Knowing tournament directors generally give qualifiers the Monday off. These kids have grinded (ground?) their way through high heat and brutal battles to earn their way into the main draw, and thus, positing them against some fresh participant who already has a ranking advantage, just wouldn’t seem gentlemanly. So today we have the day off, which, for professional tennis players is a bit like December 23rd. for Santa Claus. Consequently, we are hitting in the morning and the evening with a light gym session in between.
Many of the main draw players compete today and the level has picked up since qualifying. One no longer hears the crack of ball-on-frame, and the danger from a stray ball flying over the fence has lessened by several degrees. Too, the athletes are no longer one meal from affecting the tides, and some are more likely to solicit sponsorship from Nike than Krispy Kreme.
Truth is, these players simply work a little harder than the qualifiers. What was an empty gym this weekend, now hosts an odd array of limbs: balancing, jumping, and stretching. It looks like a drunken version of the Village People’s YMCA song,
Lunchtime finds me re-acquainted with Ricky-Get-Your-Ass-Over-Here, the motherly named, hairy child I witnessed taking down a stack of pancakes on day one. This time, the kid, who undoubtedly has a tapeworm, is tossing down a four-egg omelet with half a loaf of French toast. As he passes by, I’m fairly sure he glances at my plate and it’s more than a little disturbing to be Alpha-Dogged by an eleven year old.
With gluttonous tourists and re-fueling athletes, the buffet looks like those dancing inflatables that wave around outside car lots, and I’m starting to think there may be a synergistic relationship between buffet dining and gym stretching.

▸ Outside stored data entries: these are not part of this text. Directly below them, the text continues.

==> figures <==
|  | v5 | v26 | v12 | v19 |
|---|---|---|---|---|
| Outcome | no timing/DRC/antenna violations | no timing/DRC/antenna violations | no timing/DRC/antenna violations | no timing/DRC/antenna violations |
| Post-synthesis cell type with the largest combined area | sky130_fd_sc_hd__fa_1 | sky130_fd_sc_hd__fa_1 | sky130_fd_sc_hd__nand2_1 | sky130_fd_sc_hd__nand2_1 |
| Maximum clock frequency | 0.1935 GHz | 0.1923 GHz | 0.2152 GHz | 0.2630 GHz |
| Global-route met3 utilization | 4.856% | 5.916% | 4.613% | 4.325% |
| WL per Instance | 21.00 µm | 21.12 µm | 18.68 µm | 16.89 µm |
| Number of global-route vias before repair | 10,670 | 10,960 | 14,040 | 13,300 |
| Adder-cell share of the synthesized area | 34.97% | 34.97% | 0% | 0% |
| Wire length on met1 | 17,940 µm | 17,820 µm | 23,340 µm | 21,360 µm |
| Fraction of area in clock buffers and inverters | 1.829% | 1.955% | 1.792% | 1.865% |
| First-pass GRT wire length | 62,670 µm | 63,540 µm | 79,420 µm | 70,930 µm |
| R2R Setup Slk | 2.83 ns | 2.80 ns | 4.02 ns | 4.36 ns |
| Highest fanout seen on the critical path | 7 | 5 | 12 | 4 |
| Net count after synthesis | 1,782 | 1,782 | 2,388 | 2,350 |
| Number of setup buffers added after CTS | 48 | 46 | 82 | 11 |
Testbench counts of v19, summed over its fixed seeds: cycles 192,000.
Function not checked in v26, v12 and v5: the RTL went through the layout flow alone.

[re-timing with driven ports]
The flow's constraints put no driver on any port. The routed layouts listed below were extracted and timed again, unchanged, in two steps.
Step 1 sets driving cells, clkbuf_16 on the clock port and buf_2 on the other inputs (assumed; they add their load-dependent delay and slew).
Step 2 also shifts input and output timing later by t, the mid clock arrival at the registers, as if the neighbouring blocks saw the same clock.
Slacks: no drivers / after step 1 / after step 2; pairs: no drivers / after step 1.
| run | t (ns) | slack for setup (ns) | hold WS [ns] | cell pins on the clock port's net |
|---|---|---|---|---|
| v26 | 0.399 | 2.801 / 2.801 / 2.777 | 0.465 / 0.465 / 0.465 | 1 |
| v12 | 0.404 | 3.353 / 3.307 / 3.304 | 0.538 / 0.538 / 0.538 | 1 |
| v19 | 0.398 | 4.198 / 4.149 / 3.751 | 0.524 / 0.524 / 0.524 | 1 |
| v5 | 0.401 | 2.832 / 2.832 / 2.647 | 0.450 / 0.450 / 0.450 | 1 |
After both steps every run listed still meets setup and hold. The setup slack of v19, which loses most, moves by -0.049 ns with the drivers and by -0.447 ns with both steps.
Source: an optimization exercise on an open RTL-to-GDS flow (aim: small area). Production flows keep margins and buffers that such runs may drop.
Where RTL was checked, it was by simulation tests only, not by an equivalence proof against the original.
For run 6, only the layout was checked, not whether the RTL still works.

==> design/flow/config.mk <==
export PLATFORM = sky130hd
export DESIGN_NAME = Snake
export DESIGN_NICKNAME = Snake
export VERILOG_FILES = /design/flow/design.v
export SDC_FILE = /design/flow/constraint.sdc
export NUM_CORES = 8
export LEC_CHECK = 0
export CAP_MARGIN = 20
export CORE_MARGIN = 2
export CORE_UTILIZATION = 40
export CTS_BUF_LIST = sky130_fd_sc_hd__clkbuf_4 sky130_fd_sc_hd__clkbuf_8
export CTS_CLUSTER_DIAMETER = 60
export CTS_CLUSTER_SIZE = 40
export GPL_TIMING_DRIVEN = 0
export SETUP_SLACK_MARGIN = 0.15
export SLEW_MARGIN = 20
==> design/flow/constraint.sdc <==
create_clock -name core_clock -period 10.0 [get_ports {CLK_100MHz}]
set_input_delay 2.0000 -clock core_clock [delete_from_list [all_inputs] [get_ports {CLK_100MHz}]]
set_output_delay 2.0000 -clock core_clock [all_outputs]
set_load 0.01 [all_outputs]
Context: an optimization exercise on an open-source flow, tuned for small area and a short achievable clock period. The choices shown serve that exercise and are no tape-out recipe. In this exercise RTL edits were held to simulation tests only and were not proved equivalent to the original. No activity file was given, so power comes from the tool's default toggle rates.

## flow/design.v (module list and top-level ports; edited modules follow where they fit)
// module rat_round: 3925 lines
module rat_round #(parameter WIDTH=32) (
        input clk,
        input rst,
        input [WIDTH-1:0] in_num,
        input [WIDTH-1:0] in_den,
        output wire [WIDTH-1:0] out_num,
        output wire [WIDTH-1:0] out_den,
        output wire rdy
    );
  // ...
==> flow/flow/run.sh <==
#!/bin/bash
# Own layout flow: the standard synthesis and layout (standard.sh), except
# that the input and output ports are buffered with buf_2 cells rather than the
# clkdlybuf4s50 delay buffer that buffer_ports picks by itself.
set -euo pipefail
cd "$(dirname "$(readlink -f "$0")")/.."
bash standard.sh synth > flow_synth.log 2>&1
bash standard.sh "BUFFER_PORTS_ARGS=-buffer_cell sky130_fd_sc_hd__buf_2" finish > flow_layout.log 2>&1
==> flow/standard.sh <==
#!/bin/bash
# synth_recipe.tcl (not shown) runs the flow's synth.tcl, then flattens the netlist and writes it again
# the make line also repeats each setting of config.mk as NAME=value (left out here)
make -C /OpenROAD-flow-scripts/flow DESIGN_CONFIG=/design/flow/config.mk WORK_HOME=/design/flow/orfs CLKGATE_MAP_FILE= SYNTH_SCRIPT=/design/flow/synth_recipe.tcl "${@:-finish}"
==> flow/config.mk <==
export PLATFORM = sky130hd
export DESIGN_NAME = rat_round
export DESIGN_NICKNAME = rat_round
export VERILOG_FILES = /design/flow/design.v
export SDC_FILE = /design/flow/constraint.sdc
export NUM_CORES = 4
export LEC_CHECK = 0
export ABC_AREA = 1
export CAP_MARGIN = 20
export CORE_MARGIN = 2
export CORE_UTILIZATION = 60
export CTS_BUF_LIST = sky130_fd_sc_hd__clkbuf_16
export CTS_CLUSTER_DIAMETER = 100
export CTS_CLUSTER_SIZE = 22
export GPL_ROUTABILITY_DRIVEN = 0
export PLACE_DENSITY = 0.85
export SLEW_MARGIN = 70
==> flow/constraint.sdc <==
create_clock -name core_clock -period 72.0 [get_ports {clk}]
set_input_delay 14.4000 -clock core_clock [delete_from_list [all_inputs] [get_ports {clk}]]
set_output_delay 14.4000 -clock core_clock [all_outputs]
set_load 0.01 [all_outputs]
==> summary.md, run 1 <==
| Metric | Value |
|---|---|
| Ports | 131 |
| Met1 usage | 0.3555 |
| Via count | 36110 |
| Top Registers | a_d (32), b_d (32), c_d (32) |
| Final core utilization | 0.6403 |
| Largest net degree at the start of global routing | 54 |
| ANT cells | 5 |
| Largest power group | combinational cells |
| Final instance area | around 0.039 sq mm |
| Worst-case hold path end point | b_n[10] |
| DR iter-0 viols | 2357 |
| Worst Hold Class | reg -> reg |
| Met2 wire len | 47490 microns |
| Min Hold Slack | between 300 and 400 ps |
| Vias per inst | 5.613 |
| Slew Limit Fails | 0 |
| Drt drc | 0 |
| CTS tree | yes |
| Reg2Reg Depth | 167 |
| PostCTS Resize Cnt | 0 |
| H-Tree Level Count | 1 |
| Status | no timing/DRC/antenna violations |
| Worst path most repeated cell | nand2_1 |
| Met3 Use GR | 0.03624 |
| Worst slew margin | 0.6533 |
| Clock-cell share of area | 0.01250 |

The main difference between athletes and tourists is tableware speed. Tennis players load up on pasta and chicken and eat like they have to get back to practice in three minutes – it’s like hand to mouth combat. For tourists, they engage, filling plates with every variety of cuisine and more desserts than one might expect from a Kardashian – then they savor, sucking and slurping such that it sounds like some alien soundtrack – disgusting. When athletes leave the lunchroom, they saunter, heels up with a little bounce. Tourists, however, lead with the gut, the upper torso leaning back as though leveraging their full bellies, weight well-back on the heels, accompanied by the gastronomically grotesque and throaty “uuuaaghh” Imagine a cheese grater getting stuck in a jet engine and you’ll get the gist.
I mention all of this because we’ve just finished a solid 90- minute workout and now have to navigate the whole eating experience. The sixteen year old ogles desserts the way sharks look at raw meat. As Ricky GYAOH drops in on his chocolate mousse, I fill her plate with the right stuff and we head back to the courts for a second practice.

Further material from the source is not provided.